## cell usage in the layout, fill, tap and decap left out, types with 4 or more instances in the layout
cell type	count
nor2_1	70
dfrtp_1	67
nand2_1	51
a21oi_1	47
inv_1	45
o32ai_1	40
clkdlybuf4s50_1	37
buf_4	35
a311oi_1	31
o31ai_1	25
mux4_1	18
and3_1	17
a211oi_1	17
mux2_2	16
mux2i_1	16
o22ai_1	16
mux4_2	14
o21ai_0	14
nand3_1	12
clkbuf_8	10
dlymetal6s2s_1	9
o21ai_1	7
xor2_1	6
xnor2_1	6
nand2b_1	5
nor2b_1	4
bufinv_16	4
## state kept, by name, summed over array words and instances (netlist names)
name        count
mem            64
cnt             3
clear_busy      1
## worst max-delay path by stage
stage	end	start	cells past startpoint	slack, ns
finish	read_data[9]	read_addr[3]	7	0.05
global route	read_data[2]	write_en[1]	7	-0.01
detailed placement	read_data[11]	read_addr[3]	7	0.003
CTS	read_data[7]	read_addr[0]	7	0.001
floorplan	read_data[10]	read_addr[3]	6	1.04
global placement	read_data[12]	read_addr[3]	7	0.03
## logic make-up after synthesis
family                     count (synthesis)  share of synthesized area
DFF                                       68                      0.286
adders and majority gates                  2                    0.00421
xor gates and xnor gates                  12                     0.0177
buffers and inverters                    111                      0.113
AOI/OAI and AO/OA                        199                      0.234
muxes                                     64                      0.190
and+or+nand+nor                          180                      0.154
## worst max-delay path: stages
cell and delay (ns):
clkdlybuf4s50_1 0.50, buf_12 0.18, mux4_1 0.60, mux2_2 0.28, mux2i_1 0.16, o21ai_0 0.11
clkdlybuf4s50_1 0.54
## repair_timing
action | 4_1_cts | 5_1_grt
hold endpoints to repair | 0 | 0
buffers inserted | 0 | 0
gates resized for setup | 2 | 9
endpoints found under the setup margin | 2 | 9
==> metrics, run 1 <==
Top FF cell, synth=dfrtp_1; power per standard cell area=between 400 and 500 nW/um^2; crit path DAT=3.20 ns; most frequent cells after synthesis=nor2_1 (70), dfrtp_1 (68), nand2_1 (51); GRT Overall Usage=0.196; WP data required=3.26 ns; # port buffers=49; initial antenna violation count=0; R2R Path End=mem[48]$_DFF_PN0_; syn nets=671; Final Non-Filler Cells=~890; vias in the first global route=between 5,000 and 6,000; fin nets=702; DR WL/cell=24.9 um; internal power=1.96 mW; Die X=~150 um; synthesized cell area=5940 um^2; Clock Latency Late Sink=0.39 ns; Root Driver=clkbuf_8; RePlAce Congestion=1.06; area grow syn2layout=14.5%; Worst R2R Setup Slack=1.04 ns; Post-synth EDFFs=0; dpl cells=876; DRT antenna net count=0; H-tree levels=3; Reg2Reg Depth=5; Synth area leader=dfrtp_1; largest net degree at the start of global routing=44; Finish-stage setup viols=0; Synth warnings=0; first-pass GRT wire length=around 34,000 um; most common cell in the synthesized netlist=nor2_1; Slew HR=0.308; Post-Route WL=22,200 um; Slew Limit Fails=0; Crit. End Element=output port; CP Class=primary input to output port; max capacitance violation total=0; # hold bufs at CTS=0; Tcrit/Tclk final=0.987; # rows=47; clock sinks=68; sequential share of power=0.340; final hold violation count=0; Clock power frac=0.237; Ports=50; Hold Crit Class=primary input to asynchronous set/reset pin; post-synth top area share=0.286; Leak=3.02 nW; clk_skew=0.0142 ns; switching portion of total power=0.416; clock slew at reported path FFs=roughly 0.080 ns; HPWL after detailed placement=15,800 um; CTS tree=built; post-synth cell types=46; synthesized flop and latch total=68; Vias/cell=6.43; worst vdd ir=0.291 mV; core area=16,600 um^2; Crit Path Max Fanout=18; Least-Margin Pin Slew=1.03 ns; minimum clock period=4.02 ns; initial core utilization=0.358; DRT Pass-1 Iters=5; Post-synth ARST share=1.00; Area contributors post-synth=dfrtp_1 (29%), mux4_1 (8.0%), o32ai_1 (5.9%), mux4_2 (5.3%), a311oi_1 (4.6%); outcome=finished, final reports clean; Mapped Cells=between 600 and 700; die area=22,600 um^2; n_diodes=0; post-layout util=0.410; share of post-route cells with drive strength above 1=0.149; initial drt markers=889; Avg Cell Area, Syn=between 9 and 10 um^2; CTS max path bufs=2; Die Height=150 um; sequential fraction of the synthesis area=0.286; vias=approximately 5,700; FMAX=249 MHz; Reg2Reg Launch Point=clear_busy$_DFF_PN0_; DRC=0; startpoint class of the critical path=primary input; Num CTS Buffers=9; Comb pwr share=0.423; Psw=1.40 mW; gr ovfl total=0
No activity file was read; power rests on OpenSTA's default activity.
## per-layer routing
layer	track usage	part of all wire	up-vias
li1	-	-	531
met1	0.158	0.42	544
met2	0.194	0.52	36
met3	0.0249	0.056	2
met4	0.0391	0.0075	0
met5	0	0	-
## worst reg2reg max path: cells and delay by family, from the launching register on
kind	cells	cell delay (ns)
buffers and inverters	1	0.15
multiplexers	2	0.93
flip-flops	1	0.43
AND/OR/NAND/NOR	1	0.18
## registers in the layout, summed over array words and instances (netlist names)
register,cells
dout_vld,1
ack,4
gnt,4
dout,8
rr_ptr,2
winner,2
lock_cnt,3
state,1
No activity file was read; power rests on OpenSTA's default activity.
## src/rtl/maybe_stream_fifo.sv

```systemverilog
// maybe_stream_fifo: buffers a Maybe-encoded stream (tag + payload) in a
// DEPTH-entry circular FIFO and emits a registered one-cycle Just pulse per pop.
// Nothing inputs never touch storage or pointers. With the macro
// MAYBE_STREAM_FIFO_DROP_CNT_EN defined, a saturating 16-bit counter of items
// dropped at full is exposed on __out3; otherwise drops are silent.
module maybe_stream_fifo #(
  parameter int W     = 8,
  parameter int DEPTH = 4,
  localparam int CW   = $clog2(DEPTH + 1)
) (
  input  logic          clk,
  input  logic          rst,
  input  logic [W-1:0]  __in0,
  input  logic          __in1,
  input  logic          __in2,
  output logic          __out0,
  output logic [W-1:0]  __out1,
  output logic [CW-1:0] __out2
`ifdef MAYBE_STREAM_FIFO_DROP_CNT_EN
  ,
  output logic [15:0]   __out3
`endif
);

  localparam int AW = (DEPTH > 1) ? $clog2(DEPTH) : 1;

  logic [W-1:0]  r_mem [DEPTH];
  logic [AW-1:0] r_wptr;
  logic [AW-1:0] r_rptr;
  logic [CW-1:0] r_count;
  logic          r_vld_p1;
  logic [W-1:0]  r_data_p1;

  logic          w_full;
  logic          w_pop_ok;
  logic          w_push;

  // Handshake decode: a pop needs something stored; a push needs space or a
  // concurrent pop that frees the slot the write pointer is sitting on.
  always_comb begin
    w_full   = (r_count == CW'(DEPTH));
    w_pop_ok = __in2 & (r_count != '0);
    w_push   = __in1 & (~w_full | w_pop_ok);
  end

  // Storage write; contents are don't-care after reset, so no reset here.
  always_ff @(posedge clk) begin
    if (w_push) begin
      r_mem[r_wptr] <= __in0;
    end
  end

  // Pointers wrap naturally because DEPTH is a power of two.
  always_ff @(posedge clk or negedge rst) begin
    if (!rst) begin
      r_wptr <= '0;
      r_rptr <= '0;
    end else begin
      if (w_push) begin
        r_wptr <= r_wptr + AW'(1);
      end
      if (w_pop_ok) begin
        r_rptr <= r_rptr + AW'(1);
      end
    end
  end

  // Occupancy tracks push minus pop; simultaneous push and pop leaves it alone.
  always_ff @(posedge clk or negedge rst) begin
    if (!rst) begin
      r_count <= '0;
    end else begin
      case ({w_push, w_pop_ok})
        2'b10:   r_count <= r_count + CW'(1);
        2'b01:   r_count <= r_count - CW'(1);
        default: r_count <= r_count;
      endcase
    end
  end

  // Output stage: Just for exactly one cycle per pop, payload zeroed otherwise
  // so stale data never leaks out under a Nothing tag. The read sees the old
  // slot contents even when a full-FIFO push overwrites that slot this edge.
  always_ff @(posedge clk or negedge rst) begin
    if (!rst) begin
      r_vld_p1  <= 1'b0;
      r_data_p1 <= '0;
    end else begin
      r_vld_p1  <= w_pop_ok;
      r_data_p1 <= w_pop_ok ? r_mem[r_rptr] : '0;
    end
  end

  assign __out0 = r_vld_p1;
  assign __out1 = r_data_p1;
  assign __out2 = r_count;

`ifdef MAYBE_STREAM_FIFO_DROP_CNT_EN
  logic [15:0] r_drop_cnt;
  logic        w_drop;

  assign w_drop = __in1 & w_full & ~w_pop_ok;

  // Saturating count of Just items refused because the FIFO was full.
  always_ff @(posedge clk or negedge rst) begin
    if (!rst) begin
      r_drop_cnt <= '0;
    end else if (w_drop && (r_drop_cnt != 16'hFFFF)) begin
      r_drop_cnt <= r_drop_cnt + 16'd1;
    end
  end

  assign __out3 = r_drop_cnt;
`endif

endmodule

```

## config.mk

```make
export PLATFORM = sky130hd
export DESIGN_NAME = maybe_stream_fifo
export DESIGN_NICKNAME = d
export VERILOG_FILES = /design/src/rtl/maybe_stream_fifo.sv
export SDC_FILE = /design/constraint.sdc
export NUM_CORES = 1
export LEC_CHECK = 0
export ABC_AREA = 1
export ABC_CLOCK_PERIOD_IN_PS = 1400
export BUFFER_PORTS_ARGS = -buffer_cell sky130_fd_sc_hd__buf_2
export CAP_MARGIN = 15
export CORE_MARGIN = 8
export CORE_UTILIZATION = 42
export DETAILED_ROUTE_END_ITERATION = 6
export HOLD_SLACK_MARGIN = 0.03
export PLACE_DENSITY = 0.67
export SYNTH_ARGS = -nofsm -noshare
export SYNTH_HDL_FRONTEND = slang
export SYNTH_SLANG_ARGS = --single-unit
```

## constraint.sdc

```tcl
create_clock -name clk -period 1.4 [get_ports clk]
set_input_delay 0.07 -clock clk [delete_from_list [all_inputs] [get_ports clk]]
set_output_delay 0.07 -clock clk [all_outputs]
set_load 0.05 [all_outputs]
```

== Word-level counts from Yosys, hierarchy flattened ==
Memory sizes are Yosys's and may differ from the RTL's.
Cells that the tools add are included.
Cells by class
  equal/unequal tests: 3
  add/subtract/negate cells: 4
  multiplexer cells: 4
  bitwise operators: 4
  reductions and logical operators: 2
Operator list (count)
  8-bit 2-to-1 mux: 1
  3-bit one-hot mux with 2 select lines: 1
  2-bit by 1-bit adder with 2-bit output, second input constant: 2
  3-bit by 1-bit adder with 3-bit output, second input constant: 1
  3-bit equality test, second input constant: 1
  3-bit nonzero test: 1
  3-bit by 1-bit subtractor with 3-bit output, second input constant: 1
  1-bit AND: 2
  2-bit by 1-bit equality test with 1-bit output, second input constant: 1
  2-bit equality test, second input constant: 1
  1-bit 2-to-1 mux: 2
  2-bit nonzero test: 1
  1-bit inverter: 1
  1-bit OR: 1
Word-level totals
  word-level logic and storage cells: 23
  memories: 1
  bits in writable memories: 32
  register bits: 16
  bits of input ports: 12
Memory list
  r_mem: words 4, width 8, read ports 1, clocked after memory_dff 0, write ports 1, RTL line 27  | logic [W-1:0] r_mem [DEPTH];

== Longest topological paths before layout ==
Gate-level depths: netlist of the first run.
  word-level depth: 6
  mapped depth: 9
  depth with buffers taken out: 9

== Worst setup path before layout of the first run ==
Ideal clock, no wire load.
  path kind: reg2reg
  from: reg r_count[0], in the netlist __out2[0]
  to: reg r_count[2], in the netlist __out2[2]
  data required time: 1337 ps
  stages on the path, launching flop included: 10
  slack: -386 ps
  buffers on the path: 0
  arrival time: 1724 ps
  cells stage by stage: dfrtp_1 -> nor2_1 -> nand2_1 -> nand3_1 -> fa_1 -> inv_1 -> nand4_2 -> nand3_1 -> nand2_1 -> inv_1
Between the ends
  word-level cells in the longest chain between the ends: 6
Ends and longest elaborated chain
  start, declared: RTL line 30  | logic [CW-1:0] r_count;
  start signal, assigned: RTL line 74  | 2'b10: r_count <= r_count + CW'(1);
  start signal, assigned: RTL line 75  | 2'b01: r_count <= r_count - CW'(1);
  start signal, assigned: RTL line 76  | default: r_count <= r_count;
  3-bit nonzero test / 3-bit equality test (equally long branches): RTL line 42, 41
  1-bit AND / 1-bit inverter (equally long branches): RTL line 42, 43
  1-bit OR: RTL line 43  | w_push = __in1 & (~w_full | w_pop_ok);
  1-bit AND: RTL line 43
  2-bit by 1-bit equality test with 1-bit output / 2-bit equality test (equally long branches): RTL line 73  | case ({w_push, w_pop_ok})
  3-bit one-hot mux with 2 select lines / 2-bit nonzero test (equally long branches)
Several ways; a longest one is shown, not always the timed one.
A chain may end at the register's enable or synchronous reset.

== Worst setup path after layout of the first run ==
  from: reg r_count[0], in the netlist __out2[0]
  to: reg r_count[1], in the netlist __out2[1]
Same word-level chain as after synthesis.

==> reports/metrics.yaml, run 1 <==
timing:
  hold_ws_ns: 0.1737
  max_freq_ghz: 0.6885
  worst_pin_slew_ns: 0.3769
  fin_ws_ns: -0.05246
  fin_worst_skew_ns: 0.01042
  setup_violations: 19
  min_period_ns: 1.452
  hold_violations: 0
  slew_headroom: 0.7487
  fin_crit_sh: 1.037
  rsz0062_at_grt: "yes"
  drv_slew: 0
power_and_ir_drop:
  p_leak_nw: 1.066
  power_frac_comb: 0.444
  vdd_drop_max_v: 0.0008072
  power_density_nw_per_um2: 2222
  clockPowerShare: 0.184
  p_sw_frac: 0.4020
  intPower_mw: 3.355
  power.net_switching_mw: 2.255
  seqPwrFrac: 0.372
global_route:
  grt.total_usage: 0.1133
  grt_pass1_vias: 1397
  antenna_found_initial: 0
  grt_max_degree: 18
  grt_overflow: 0
  grt_pass1_wl_microns: 6375
worst_setup_path:
  endpoint_kind: "register"
  slowest_delay_ns: 0.43
  critPathKind: "register to register"
  crit_chain: "nor2_4 > nand2_4 > nand3_4 > fa_2 > inv_2 > nand2_1 > o21ai_1"
  crit_family: "flip-flops"
  critPathMaxFanout: 2
  crit_required_ns: 1.63
  rrSetupSlack_ns: -0.05
  cp.arrival_ns: 1.68
  cp-start-kind: "register"
  worst-path-buf-inv: 1
  cp_slowest_cell: "dfrtp_2"
route:
  routedWlPerCell_microns: 14.30
  drt_pre_antenna_iters: 4
  vias: 1276
  drt_wl_total_microns: 3762
  drc: 0
  first_iter_violations: 68
  ant_nets: 0
  routed_via_density: 4.852
cells_and_area:
  antennaDiodeCount: 0
  layout_common_cells: "nor2_1 (35), edfxtp_1 (32), buf_2 (23)"
  syn2layout_area_growth_pct: 30.45
  final_nets: 227
  fin_cells: 263
  layout-drive-gt1-share: 0.3270
  layout_commonest_cell: "nor2_1"
floorplan:
  rows: 24
  ios: 24
  die_area_sq_um: 7037
  die_h_microns: 83.89
  coreArea_sq_um: 4384
  initial_core_util: 0.4415
  die_w_microns: 83.89
synthesis:
  yosysWarnings: 0
  ys_seq_area_frac: 0.7033
  avgSynthCellArea_sq_um: 12.17
  synth_fp_nets: 176
  postSynthCellCount: 159
  yosysUniqueCellTypes: 20
  syn_area_sq_um: 1936
  synth_seq_cells: 48
cts:
  insertion_delay_ns: 0.30
  cts_tree: "done"
  numCtsBuffers: 5
  cts_sinks: 48
  cts.clk_slew.worst_paths_ns: 0.09
  cts-root-buf: "clkbuf_8"
  cts_buffer_depth: 2
  cts.htree.levels: 2
outcome:
  status: "finished with violations"
  violations: "setup timing"
place:
  portBuffers: 23
  dp.cells: 235
  gp_congestion: 0.8096
  dpl.hpwl_microns: 2456
run:
  drv_cap: 0
min_path:
  holdCritPathClass: "primary input to register"
[metal layers]
layer	track usage	part of all wire
met1	0.1147	0.39
met5	0	0
met4	0.05181	0.020
met2	0.2007	0.53
met3	0.04199	0.055
[logic make-up (layout without fill, tap and decap cells)]
kind of cell	after synthesis	after routing	synth area share
fa+ha+maj	5	5	0.03620
flops	48	48	0.7033
compound gates	27	27	0.07563
buf+inv	21	73	0.05170
xor+xnor	3	3	0.01358
simple gates	55	55	0.1196
[worst register-to-register path, stage by stage, from the launching register on]
cell and delay, ns:
dfrtp_2 0.43, nor2_4 0.18, nand2_4 0.08, nand3_4 0.09, fa_2 0.43, inv_2 0.05, nand2_1 0.04, o21ai_1 0.07
[registers in the layout (all words and copies together) (netlist names)]
register	cells
__out2	3
r_rptr	2
__out1	8
r_mem	32
r_wptr	2
__out0	1
[through the flow]
step	power, mW	setup TNS (ns)	setup WS [ns]	util	area, sq um
3_5_place_dp	4.312	-0.1597	-0.02407	0.4971	2180
3_3_place_gp	4.234	0	0.01010	0.4971	2180
6_report	5.610	-0.7140	-0.05246	0.5759	2525
5_1_grt	5.995	-2.427	-0.1262	0.5759	2525
4_1_cts	5.490	-0.09178	-0.01787	0.5619	2464
2_1_floorplan	3.757	-3.229	-0.1459	-	1982
[synth_stat cells (all sizes together)]
cell    number  area [sq um]
a21oi        9         45.04
o21ai       18         101.4
nor2        41         161.4
inv         16         60.05
nand2        8         32.54
fa           1         20.02
ha           4         50.05
clkbuf       1         5.000
buf          4         35.03
nand4        1         12.51
edfxtp      32         960.9
dfrtp       16         400.4
xor2         3         26.28
nand3        5         25.02
[cell type report]
cell class | instances | area [sq um]
multi-input combinational | 90 | 544.3
clock buffer | 6 | 82.58
timing repair buffer | 49 | 369.1
sequential | 48 | 1365
fill | 351 | 1859
tap | 52 | 65.06
clock inverter | 2 | 38.79
inverter | 16 | 60.06
[path summary, 6_finish.rpt]
path / start / to / cells after the start
min reg2reg: r_mem[3][4] / __out1[4] / 2
max reg2reg: __out2[0] / __out2[1] / 7
min in group asynchronous: rst / __out2[2] / 2
max: __out2[0] / __out2[1] / 7
max in group asynchronous: rst / __out2[0] / 2
min: __in1 / __out2[2] / 5
[timing repair]
| action | CTS | global route |
|---|---|---|
| hold buffers | 9 | 0 |
| setup buffers | 7 | 4 |
| gates resized for setup | 3 | 8 |
| endpoints found under the setup margin | 36 | 24 |
| hold endpoints to repair | 48 | 0 |
| pin swaps | 3 | 7 |
[power by group through the flow]
stage / sequential, mW / combinational (mW) / clock (mW)
finish: 2.09 / 2.49 / 1.03
global route: 2.13 / 2.76 / 1.11
CTS: 2.09 / 2.34 / 1.05
detailed placement: 2.11 / 2.20 / 0
global placement: 2.10 / 2.13 / 0
floorplan: 2.65 / 1.11 / 0
Note: power is estimated with default switching activity, not from simulation.
==> inputs of run 2 (changes only) <==
PLACE_DENSITY = not set   (was 0.67)
==> run 2 against run 1 <==
- the flow still finishes with violations (setup timing)
- die area did not move
- cell count fell by 2.3%
- count of clock-buffer cells in the layout is 1 higher
- largest cell class unchanged
- highest routed layer unchanged
==> reports/metrics.yaml, run 2 (synthesis gave the netlist of run 1 again) <==
cts:
  cts.clk_slew.worst_paths_ns: 0.08  # was 0.09 ns
  insertion_delay_ns: 0.29  # was 0.30 ns
  cts-root-buf: "clkbuf_8"  # unchanged
  cts_sinks: 48  # unchanged
  cts_tree: "done"  # unchanged
  cts.htree.levels: 2  # unchanged
  numCtsBuffers: 5  # unchanged
  cts_buffer_depth: 2  # unchanged
power_and_ir_drop:
  power_frac_comb: 0.437  # was 0.444
  clockPowerShare: 0.148  # was 0.184
  vdd_drop_max_v: 0.0008426  # was 0.0008072 V
  p_sw_frac: 0.4151  # was 0.4020
  p_leak_nw: 1.005  # was 1.066 nW
  seqPwrFrac: 0.415  # was 0.372
  power_density_nw_per_um2: 2121  # was 2222 nW/um^2
  power.net_switching_mw: 2.127  # was 2.255 mW
  intPower_mw: 2.997  # was 3.355 mW
  power_mw: 5.124  # was 5.610 mW
global_route:
  antenna_found_initial: 0  # unchanged
  grt_overflow: 0  # unchanged
  grt_max_degree: 18  # unchanged
  grt_pass1_vias: 1250  # was 1397
  grt.total_usage: 0.1031  # was 0.1133
  grt_pass1_wl_microns: 5775  # was 6375 microns
route:
  drt_pre_antenna_iters: 4  # unchanged
  routedWlPerCell_microns: 13.30  # was 14.30 microns
  routed_via_density: 4.681  # was 4.852
  first_iter_violations: 60  # was 68
  ant_nets: 0  # unchanged
  drt_wl_total_microns: 3418  # was 3762 microns
  drc: 0  # unchanged
  vias: 1203  # was 1276
worst_setup_path:
  critPathMaxFanout: 4  # was 2
  cp.arrival_ns: 1.49  # was 1.68 ns
  cp-start-kind: "register"  # unchanged
  crit_required_ns: 1.46  # was 1.63 ns
  endpoint_kind: "register"  # unchanged
  critPathKind: "register to register"  # unchanged
timing:
  fin_worst_skew_ns: 0.004742  # was 0.01042 ns
  hold_ws_ns: 0.1781  # was 0.1737 ns
  hold_violations: 0  # unchanged
  fin_ws_ns: -0.03336  # was -0.05246 ns
  drv_slew: 0  # unchanged
  max_freq_ghz: 0.6977  # was 0.6885 GHz
  min_period_ns: 1.433  # was 1.452 ns
  setup_violations: 10  # was 19
  worst_pin_slew_ns: 0.3869  # was 0.3769 ns
  slew_headroom: 0.7420  # was 0.7487
  rsz0062_at_grt: "yes"  # unchanged
  fin_crit_sh: 1.024  # was 1.037
floorplan:
  die_h_microns: 83.89  # unchanged
  ios: 24  # unchanged
  die_area_sq_um: 7037  # unchanged
  coreArea_sq_um: 4384  # unchanged
  rows: 24  # unchanged
  initial_core_util: 0.4415  # unchanged
  die_w_microns: 83.89  # unchanged
cells_and_area:
  final_nets: 221  # was 227
  regMostFlops: "r_mem"  # unchanged
  antennaDiodeCount: 0  # unchanged
  layout_commonest_cell: "nor2_1"  # unchanged
  largest_register_ff_count: 32  # unchanged
  layout_common_cells: "nor2_1 (35), edfxtp_1 (32), buf_2 (23)"  # unchanged
  fillers: 366  # was 351
  layout-drive-gt1-share: 0.2976  # was 0.3270
  syn2layout_area_growth_pct: 24.82  # was 30.45%
  fin_cells: 257  # was 263
outcome:
  status: "finished with violations"  # unchanged
  violations: "setup timing"  # unchanged
place:
  dpl.hpwl_microns: 2406  # was 2456 microns
  portBuffers: 23  # unchanged
  dp.cells: 233  # was 235
  gp_congestion: 0.7305  # was 0.8096
min_path:
  holdCritPathClass: "primary input to register"  # unchanged
run:
  drv_cap: 0  # unchanged
==> run 2: cell count changes in the layout (fill, tap and decap cells not counted), moves of 2 or more <==
cell	delta
buf_6	-3
clkbuf_1	+2
nand2_4	-2
buf_4	-3
==> run 2: stage by stage <==
stage	area (sq um)	worst slack, ns	TNS (ns)	util
global route	2416	-0.1045	-1.105	0.5511
CTS	2409	-0.01417	-0.08641	0.5494
global placement	2165	0.006706	0	0.4937
detailed placement	2165	-0.05586	-0.6108	0.4937
floorplan	1982	-0.1459	-3.229	-
finish	2416	-0.03336	-0.2597	0.5511
==> run 2: final timing paths <==
check	startpoint	to	slack, ns	cells after the start
worst max-delay path	__out2[1]	r_mem[3][2]	-0.03	6
worst max register to register	__out2[1]	r_mem[3][2]	-0.03	6
min in group asynchronous	rst	__out1[6]	0.22	2
worst min-delay path	__in1	__out2[2]	0.18	5
worst min register to register	r_mem[3][0]	__out1[0]	0.54	2
max in group asynchronous	rst	__out2[0]	0.89	2
==> run 2: repair_timing <==
action | CTS | global route
hold endpoints to repair | 48 | 0
setup buffers | 7 | 0
setup endpoints to repair | 36 | 27
resized for setup | 3 | 2
pin swaps | 3 | 1
hold buffers | 9 | 0
==> run 2: worst max-delay path, cell delays in order, from the launching register on <==
cell,delay (ns)
dfrtp_2,0.43
nor2_4,0.14
nand2_2,0.10
o21ai_4,0.20
buf_12,0.15
nor2_4,0.04
buf_4,0.15
==> run 2: power groups by stage <==
stage          Clock (mW)  Sequential [mW]  Combinational (mW)
6_report            0.760             2.12                2.24
5_1_grt             0.851             2.16                2.47
4_1_cts             0.789             2.13                2.25
3_5_place_dp            0             2.15                2.10
3_3_place_gp            0             2.14                2.06
2_1_floorplan           0             2.65                1.11
==> run 2: cell type report <==
type	instances	area, sq um	share of cell area
Sequential cell	48	1365	0.5650
Multi-Input combinational cell	90	531.8	0.2201
Timing Repair Buffer	43	312.8	0.1295
Clock buffer	7	76.32	0.03159
Tap cell	52	65.06	0.02693
Inverter	16	60.06	0.02486
Clock inverter	1	5.005	0.002071
==> run 2: layer usage <==
layer,share of wire,GRT usage
met2,0.53,0.1775
met4,0.016,0.05181
met3,0.032,0.02930
met1,0.42,0.1123
met5,0,0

What the task asks. What is needed is an exact copy of the entries above, from the first line through the line holding "## logic make-up after synthesis", with both of those lines kept; please give nothing else.

Completed exercise.
## cell usage in the layout, fill, tap and decap left out, types with 4 or more instances in the layout
cell type	count
nor2_1	70
dfrtp_1	67
nand2_1	51
a21oi_1	47
inv_1	45
o32ai_1	40
clkdlybuf4s50_1	37
buf_4	35
a311oi_1	31
o31ai_1	25
mux4_1	18
and3_1	17
a211oi_1	17
mux2_2	16
mux2i_1	16
o22ai_1	16
mux4_2	14
o21ai_0	14
nand3_1	12
clkbuf_8	10
dlymetal6s2s_1	9
o21ai_1	7
xor2_1	6
xnor2_1	6
nand2b_1	5
nor2b_1	4
bufinv_16	4
## state kept, by name, summed over array words and instances (netlist names)
name        count
mem            64
cnt             3
clear_busy      1
## worst max-delay path by stage
stage	end	start	cells past startpoint	slack, ns
finish	read_data[9]	read_addr[3]	7	0.05
global route	read_data[2]	write_en[1]	7	-0.01
detailed placement	read_data[11]	read_addr[3]	7	0.003
CTS	read_data[7]	read_addr[0]	7	0.001
floorplan	read_data[10]	read_addr[3]	6	1.04
global placement	read_data[12]	read_addr[3]	7	0.03
## logic make-up after synthesis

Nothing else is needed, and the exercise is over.